(Data shown)

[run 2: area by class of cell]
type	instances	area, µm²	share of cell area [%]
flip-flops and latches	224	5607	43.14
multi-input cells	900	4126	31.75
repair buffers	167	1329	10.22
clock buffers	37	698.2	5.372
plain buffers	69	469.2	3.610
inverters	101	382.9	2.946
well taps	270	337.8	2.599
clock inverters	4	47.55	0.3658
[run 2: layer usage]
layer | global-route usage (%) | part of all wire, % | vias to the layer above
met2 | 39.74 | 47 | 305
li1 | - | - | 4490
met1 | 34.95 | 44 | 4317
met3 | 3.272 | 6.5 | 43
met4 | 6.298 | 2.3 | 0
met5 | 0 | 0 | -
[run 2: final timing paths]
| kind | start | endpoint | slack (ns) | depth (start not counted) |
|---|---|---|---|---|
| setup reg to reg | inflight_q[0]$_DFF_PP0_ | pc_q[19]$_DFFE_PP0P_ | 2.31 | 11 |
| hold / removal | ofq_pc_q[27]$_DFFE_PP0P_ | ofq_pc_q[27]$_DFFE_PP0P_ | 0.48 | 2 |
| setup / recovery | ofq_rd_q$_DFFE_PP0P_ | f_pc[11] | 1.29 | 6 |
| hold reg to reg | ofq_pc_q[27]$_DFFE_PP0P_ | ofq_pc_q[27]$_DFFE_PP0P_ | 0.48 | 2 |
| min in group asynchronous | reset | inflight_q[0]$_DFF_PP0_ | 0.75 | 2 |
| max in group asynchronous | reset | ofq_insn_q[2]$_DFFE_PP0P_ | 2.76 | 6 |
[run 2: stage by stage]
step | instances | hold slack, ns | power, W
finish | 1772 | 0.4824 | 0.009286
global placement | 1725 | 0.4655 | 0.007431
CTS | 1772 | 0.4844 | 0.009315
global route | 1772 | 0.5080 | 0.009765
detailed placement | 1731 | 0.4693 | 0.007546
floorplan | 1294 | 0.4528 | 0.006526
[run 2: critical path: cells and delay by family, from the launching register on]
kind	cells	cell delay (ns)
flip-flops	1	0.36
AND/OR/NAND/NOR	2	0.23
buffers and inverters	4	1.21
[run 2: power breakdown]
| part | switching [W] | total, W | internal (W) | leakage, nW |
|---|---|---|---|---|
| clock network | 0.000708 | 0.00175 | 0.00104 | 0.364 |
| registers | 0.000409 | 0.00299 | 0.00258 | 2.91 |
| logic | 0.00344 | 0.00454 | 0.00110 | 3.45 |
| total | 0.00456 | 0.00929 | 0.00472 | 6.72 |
--- src/rtl/ariane_pkg.sv ---
// Shared store-queue definitions.
//   st_xq_entry_t : one queued store (virtual address, data, byte enables,
//                   transfer size, scoreboard transaction ID)
//   st_xq_ptr_w() : queue pointer width, one wrap bit above the index bits
package ariane_pkg;

    localparam int unsigned XQ_XLEN       = 64;
    localparam int unsigned XQ_VLEN       = 64;
    localparam int unsigned XQ_TRANS_ID_W = 3;

    typedef struct packed {
        logic [XQ_VLEN-1:0]       vaddr;
        logic [XQ_XLEN-1:0]       data;
        logic [XQ_XLEN/8-1:0]     be;
        logic [1:0]               size;
        logic [XQ_TRANS_ID_W-1:0] trans_id;
    } st_xq_entry_t;

    function automatic int unsigned st_xq_ptr_w(input int unsigned depth);
        return $clog2(depth) + 1;
    endfunction

endpackage

--- src/rtl/store_xq_fifo.sv ---
// In-order circular buffer of queued stores.
//   clk_i, rst_ni : clock, asynchronous active-low reset
//   i_flush       : synchronous clear of both pointers
//   i_push/i_entry: write one entry at the tail (caller guarantees !o_full)
//   i_pop         : retire the head entry (caller guarantees !o_empty)
//   o_head        : current head entry
//   o_full/o_empty/o_count : occupancy, decoded from the registered pointers
module store_xq_fifo
    import ariane_pkg::*;
#(
    parameter int unsigned DEPTH = 4,
    localparam int unsigned PTR_W = st_xq_ptr_w(DEPTH)
) (
    input  logic             clk_i,
    input  logic             rst_ni,
    input  logic             i_flush,
    input  logic             i_push,
    input  st_xq_entry_t     i_entry,
    input  logic             i_pop,
    output st_xq_entry_t     o_head,
    output logic             o_full,
    output logic             o_empty,
    output logic [PTR_W-1:0] o_count
);

    localparam int unsigned IDX_W = $clog2(DEPTH);

    st_xq_entry_t     r_mem [DEPTH];
    logic [PTR_W-1:0] r_wptr;
    logic [PTR_W-1:0] r_rptr;
    logic [PTR_W-1:0] w_diff;

    // Storage is reset too, so the head-derived outputs read as zero out of reset.
    always_ff @(posedge clk_i or negedge rst_ni) begin
        if (!rst_ni) begin
            r_wptr <= '0;
            r_rptr <= '0;
            for (int i = 0; i < int'(DEPTH); i++) begin
                r_mem[i] <= '0;
            end
        end else if (i_flush) begin
            r_wptr <= '0;
            r_rptr <= '0;
        end else begin
            if (i_push) begin
                r_mem[r_wptr[IDX_W-1:0]] <= i_entry;
                r_wptr <= r_wptr + 1'b1;
            end
            if (i_pop) begin
                r_rptr <= r_rptr + 1'b1;
            end
        end
    end

    // The wrap bit makes the pointer difference an exact occupancy count.
    assign w_diff  = r_wptr - r_rptr;
    assign o_count = w_diff;
    assign o_full  = (w_diff == PTR_W'(DEPTH));
    assign o_empty = (r_wptr == r_rptr);
    assign o_head  = r_mem[r_rptr[IDX_W-1:0]];

endmodule

--- src/rtl/store_xlate_queue.sv ---
// Store front-end: queues stores from issue, translates the queue head
// through the DTLB, forwards translated stores to the store buffer and
// writes each store's ID (with any exception) back to the scoreboard.
//   flush_i                : drop all queued and in-flight stores
//   valid_i/ready_o        : enqueue handshake (vaddr/data/be/size/trans_id)
//   translation_req_o/...  : same-cycle DTLB lookup of the head
//   sb_valid_o/sb_ready_i  : store buffer handshake and payload
//   wb_*                   : one-cycle writeback strobe and payload
//   empty_o, count_o       : occupancy status
// Handshakes: a transfer happens in a cycle where valid and ready are both
// high; while valid is high and ready low the payload is held unchanged.
module store_xlate_queue
    import ariane_pkg::*;
#(
    parameter int unsigned DEPTH      = 4,
    parameter int unsigned XLEN       = XQ_XLEN,
    parameter int unsigned VLEN       = XQ_VLEN,
    parameter int unsigned PLEN       = 56,
    parameter int unsigned TRANS_ID_W = XQ_TRANS_ID_W,
    localparam int unsigned PTR_W     = st_xq_ptr_w(DEPTH)
) (
    input  logic                  clk_i,
    input  logic                  rst_ni,
    input  logic                  flush_i,
    input  logic                  valid_i,
    output logic                  ready_o,
    input  logic [VLEN-1:0]       vaddr_i,
    input  logic [XLEN-1:0]       data_i,
    input  logic [XLEN/8-1:0]     be_i,
    input  logic [1:0]            size_i,
    input  logic [TRANS_ID_W-1:0] trans_id_i,
    output logic                  translation_req_o,
    output logic [VLEN-1:0]       vaddr_o,
    input  logic                  dtlb_hit_i,
    input  logic [PLEN-1:0]       paddr_i,
    input  logic                  ex_valid_i,
    input  logic [XLEN-1:0]       ex_cause_i,
    input  logic [XLEN-1:0]       ex_tval_i,
    output logic                  sb_valid_o,
    input  logic                  sb_ready_i,
    output logic [PLEN-1:0]       sb_paddr_o,
    output logic [XLEN-1:0]       sb_data_o,
    output logic [XLEN/8-1:0]     sb_be_o,
    output logic [1:0]            sb_size_o,
    output logic                  wb_valid_o,
    output logic [TRANS_ID_W-1:0] wb_trans_id_o,
    output logic                  wb_ex_valid_o,
    output logic [XLEN-1:0]       wb_ex_cause_o,
    output logic [XLEN-1:0]       wb_ex_tval_o,
    output logic                  empty_o,
    output logic [PTR_W-1:0]      count_o
);

    localparam logic [0:0] XLATE = 1'b0;
    localparam logic [0:0] PUSH  = 1'b1;

    logic [0:0]            r_state;
    logic [PLEN-1:0]       r_paddr;
    logic                  r_wb_valid;
    logic [TRANS_ID_W-1:0] r_wb_trans_id;
    logic                  r_wb_ex_valid;
    logic [XLEN-1:0]       r_wb_ex_cause;
    logic [XLEN-1:0]       r_wb_ex_tval;

    st_xq_entry_t w_in_entry;
    st_xq_entry_t w_head;
    logic         w_full;
    logic         w_empty;
    logic         w_push;
    logic         w_req;
    logic         w_sb_valid;
    logic         w_hit;
    logic         w_ex_pop;
    logic         w_sb_pop;
    logic         w_pop;

    always_comb begin
        w_in_entry          = '0;
        w_in_entry.vaddr    = vaddr_i;
        w_in_entry.data     = data_i;
        w_in_entry.be       = be_i;
        w_in_entry.size     = size_i;
        w_in_entry.trans_id = trans_id_i;
    end

    // Flush gates both head requests in the same cycle so nothing leaves.
    assign w_push     = valid_i && ready_o && !flush_i;
    assign w_req      = (r_state == XLATE) && !w_empty && !flush_i;
    assign w_sb_valid = (r_state == PUSH) && !flush_i;
    // An exception wins over a hit: the store is retired without a push.
    assign w_ex_pop   = w_req && ex_valid_i;
    assign w_hit      = w_req && dtlb_hit_i && !ex_valid_i;
    assign w_sb_pop   = w_sb_valid && sb_ready_i;
    assign w_pop      = w_ex_pop || w_sb_pop;

    store_xq_fifo #(
        .DEPTH(DEPTH)
    ) u_fifo (
        .clk_i  (clk_i),
        .rst_ni (rst_ni),
        .i_flush(flush_i),
        .i_push (w_push),
        .i_entry(w_in_entry),
        .i_pop  (w_pop),
        .o_head (w_head),
        .o_full (w_full),
        .o_empty(w_empty),
        .o_count(count_o)
    );

    always_ff @(posedge clk_i or negedge rst_ni) begin
        if (!rst_ni) begin
            r_state <= XLATE;
            r_paddr <= '0;
        end else if (flush_i) begin
            r_state <= XLATE;
        end else if (w_hit) begin
            r_state <= PUSH;
            r_paddr <= paddr_i;
        end else if (w_sb_pop) begin
            r_state <= XLATE;
        end
    end

    // One pop per cycle at most, so a single writeback slot never overflows.
    always_ff @(posedge clk_i or negedge rst_ni) begin
        if (!rst_ni) begin
            r_wb_valid    <= 1'b0;
            r_wb_trans_id <= '0;
            r_wb_ex_valid <= 1'b0;
            r_wb_ex_cause <= '0;
            r_wb_ex_tval  <= '0;
        end else if (flush_i) begin
            r_wb_valid <= 1'b0;
        end else begin
            r_wb_valid <= w_pop;
            if (w_pop) begin
                r_wb_trans_id <= w_head.trans_id;
                r_wb_ex_valid <= w_ex_pop;
                r_wb_ex_cause <= w_ex_pop ? ex_cause_i : '0;
                r_wb_ex_tval  <= w_ex_pop ? ex_tval_i  : '0;
            end
        end
    end

    // Full is decoded from registered pointers only; a same-cycle pop does not open a slot.
    assign ready_o           = !w_full;
    assign translation_req_o = w_req;
    assign vaddr_o           = w_head.vaddr;
    assign sb_valid_o        = w_sb_valid;
    assign sb_paddr_o        = r_paddr;
    assign sb_data_o         = w_head.data;
    assign sb_be_o           = w_head.be;
    assign sb_size_o         = w_head.size;
    assign wb_valid_o        = r_wb_valid;
    assign wb_trans_id_o     = r_wb_trans_id;
    assign wb_ex_valid_o     = r_wb_ex_valid;
    assign wb_ex_cause_o     = r_wb_ex_cause;
    assign wb_ex_tval_o      = r_wb_ex_tval;
    assign empty_o           = w_empty && !r_wb_valid;

endmodule
**src/rtl/lbc_stream_encoder_if.sv**
```systemverilog
// Streaming handshake bundle for the linear block code encoder: word input side,
// codeword output side and the current word position.
interface lbc_stream_encoder_if #(
    parameter int DATA_W    = 8,
    parameter int NUM_WORDS = 4,
    parameter int PARITY_W  = 6
);
    localparam int IDX_W = $clog2(NUM_WORDS);
    localparam int CW_W  = DATA_W * NUM_WORDS + PARITY_W;

    logic [DATA_W-1:0] in_data;
    logic              in_valid;
    logic              in_ready;
    logic              abort;
    logic [CW_W-1:0]   out_cw;
    logic              out_valid;
    logic              out_ready;
    logic [IDX_W-1:0]  word_idx;

    modport master (
        output in_data, in_valid, abort, out_ready,
        input  in_ready, out_cw, out_valid, word_idx
    );

    modport slave (
        input  in_data, in_valid, abort, out_ready,
        output in_ready, out_cw, out_valid, word_idx
    );
endinterface

```
**src/rtl/lbc_stream_encoder.sv**
```systemverilog
// Linear block code encoder: collects NUM_WORDS input words, accumulates parity word by
// word through H_MATRIX, and presents data plus parity as one registered codeword.
module lbc_stream_encoder #(
    parameter int DATA_W    = 8,
    parameter int NUM_WORDS = 4,
    parameter int PARITY_W  = 6,
    parameter logic [DATA_W*NUM_WORDS*PARITY_W-1:0] H_MATRIX = '0
) (
    input  logic                  clk,
    input  logic                  rst_n,
    lbc_stream_encoder_if.slave   bus
);
    localparam int IDX_W = $clog2(NUM_WORDS);
    localparam int CW_W  = DATA_W * NUM_WORDS + PARITY_W;
    localparam logic [IDX_W-1:0] LAST_IDX = IDX_W'(NUM_WORDS - 1);

    logic [IDX_W-1:0]                     idx_reg;
    logic [PARITY_W-1:0]                  acc_reg;
    logic [NUM_WORDS-2:0][DATA_W-1:0]     buf_reg;
    logic [CW_W-1:0]                      out_cw_reg;
    logic                                 out_valid_reg;

    logic [NUM_WORDS-1:0][PARITY_W-1:0]   contrib;
    logic [PARITY_W-1:0]                  contrib_sel;
    logic [CW_W-1:0]                      cw_next;
    logic                                 in_ready_int;
    logic                                 accept;
    logic                                 last_accept;

    // Parity contribution of the incoming word for every possible word position;
    // the current position selects one, so no codeword-wide XOR tree exists.
    generate
        for (genvar gi = 0; gi < NUM_WORDS; gi++) begin : g_word
            for (genvar gp = 0; gp < PARITY_W; gp++) begin : g_par
                logic [DATA_W-1:0] mask;
                for (genvar gb = 0; gb < DATA_W; gb++) begin : g_bit
                    assign mask[gb] = H_MATRIX[(gi*DATA_W+gb)*PARITY_W+gp];
                end
                assign contrib[gi][gp] = ^(bus.in_data & mask);
            end
        end
    endgenerate

    assign contrib_sel = contrib[idx_reg];

    generate
        for (genvar gi = 0; gi < NUM_WORDS - 1; gi++) begin : g_cw
            assign cw_next[PARITY_W+gi*DATA_W +: DATA_W] = buf_reg[gi];
        end
    endgenerate
    assign cw_next[CW_W-1 -: DATA_W]   = bus.in_data;
    assign cw_next[PARITY_W-1:0]       = acc_reg ^ contrib_sel;

    // Only the closing word must wait for the output register to drain.
    assign in_ready_int = !((idx_reg == LAST_IDX) && out_valid_reg && !bus.out_ready);
    assign accept       = bus.in_valid && in_ready_int && !bus.abort;
    assign last_accept  = accept && (idx_reg == LAST_IDX);

    always_ff @(posedge clk or negedge rst_n) begin
        if (!rst_n) begin
            idx_reg       <= '0;
            acc_reg       <= '0;
            buf_reg       <= '0;
            out_cw_reg    <= '0;
            out_valid_reg <= 1'b0;
        end else begin
            if (bus.abort) begin
                idx_reg <= '0;
                acc_reg <= '0;
            end else if (accept) begin
                if (last_accept) begin
                    idx_reg    <= '0;
                    acc_reg    <= '0;
                    out_cw_reg <= cw_next;
                end else begin
                    idx_reg <= idx_reg + IDX_W'(1);
                    acc_reg <= acc_reg ^ contrib_sel;
                    for (int i = 0; i < NUM_WORDS - 1; i++) begin
                        if (idx_reg == IDX_W'(i)) begin
                            buf_reg[i] <= bus.in_data;
                        end
                    end
                end
            end

            if (last_accept) begin
                out_valid_reg <= 1'b1;
            end else if (bus.out_ready) begin
                out_valid_reg <= 1'b0;
            end
        end
    end

    assign bus.in_ready  = in_ready_int;
    assign bus.out_cw    = out_cw_reg;
    assign bus.out_valid = out_valid_reg;
    assign bus.word_idx  = idx_reg;
endmodule

```
**src/flat_wrapper.sv**
```systemverilog
// flat-port wrapper written by rule: the top's interface ports become plain ports
module lbc_stream_encoder_flat 
#(
    parameter int DATA_W    = 8,
    parameter int NUM_WORDS = 4,
    parameter int PARITY_W  = 6,
    parameter logic [DATA_W*NUM_WORDS*PARITY_W-1:0] H_MATRIX = '0
)
  (clk, rst_n, bus_in_data, bus_in_valid, bus_abort, bus_out_ready, bus_in_ready, bus_out_cw, bus_out_valid, bus_word_idx);
  lbc_stream_encoder_if #(.DATA_W(DATA_W), .NUM_WORDS(NUM_WORDS), .PARITY_W(PARITY_W)) bus_i ();
  input  logic clk;
  input  logic rst_n;
  input wire logic [$bits(bus_i.in_data)-1:0] bus_in_data;
  input wire logic [$bits(bus_i.in_valid)-1:0] bus_in_valid;
  input wire logic [$bits(bus_i.abort)-1:0] bus_abort;
  input wire logic [$bits(bus_i.out_ready)-1:0] bus_out_ready;
  output wire logic [$bits(bus_i.in_ready)-1:0] bus_in_ready;
  output wire logic [$bits(bus_i.out_cw)-1:0] bus_out_cw;
  output wire logic [$bits(bus_i.out_valid)-1:0] bus_out_valid;
  output wire logic [$bits(bus_i.word_idx)-1:0] bus_word_idx;
  assign bus_i.in_data = bus_in_data;
  assign bus_i.in_valid = bus_in_valid;
  assign bus_i.abort = bus_abort;
  assign bus_i.out_ready = bus_out_ready;
  assign bus_in_ready = bus_i.in_ready;
  assign bus_out_cw = bus_i.out_cw;
  assign bus_out_valid = bus_i.out_valid;
  assign bus_word_idx = bus_i.word_idx;
  lbc_stream_encoder #(.DATA_W(DATA_W), .NUM_WORDS(NUM_WORDS), .PARITY_W(PARITY_W), .H_MATRIX(H_MATRIX)) u_core (.clk(clk), .rst_n(rst_n), .bus(bus_i));
endmodule
```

(End Data shown)

• [How to complete this task]: Return exactly the leading lines of the listing, stopping after the line in which "hold reg to" occurs.

• [Response]:
[run 2: area by class of cell]
type	instances	area, µm²	share of cell area [%]
flip-flops and latches	224	5607	43.14
multi-input cells	900	4126	31.75
repair buffers	167	1329	10.22
clock buffers	37	698.2	5.372
plain buffers	69	469.2	3.610
inverters	101	382.9	2.946
well taps	270	337.8	2.599
clock inverters	4	47.55	0.3658
[run 2: layer usage]
layer | global-route usage (%) | part of all wire, % | vias to the layer above
met2 | 39.74 | 47 | 305
li1 | - | - | 4490
met1 | 34.95 | 44 | 4317
met3 | 3.272 | 6.5 | 43
met4 | 6.298 | 2.3 | 0
met5 | 0 | 0 | -
[run 2: final timing paths]
| kind | start | endpoint | slack (ns) | depth (start not counted) |
|---|---|---|---|---|
| setup reg to reg | inflight_q[0]$_DFF_PP0_ | pc_q[19]$_DFFE_PP0P_ | 2.31 | 11 |
| hold / removal | ofq_pc_q[27]$_DFFE_PP0P_ | ofq_pc_q[27]$_DFFE_PP0P_ | 0.48 | 2 |
| setup / recovery | ofq_rd_q$_DFFE_PP0P_ | f_pc[11] | 1.29 | 6 |
| hold reg to reg | ofq_pc_q[27]$_DFFE_PP0P_ | ofq_pc_q[27]$_DFFE_PP0P_ | 0.48 | 2 |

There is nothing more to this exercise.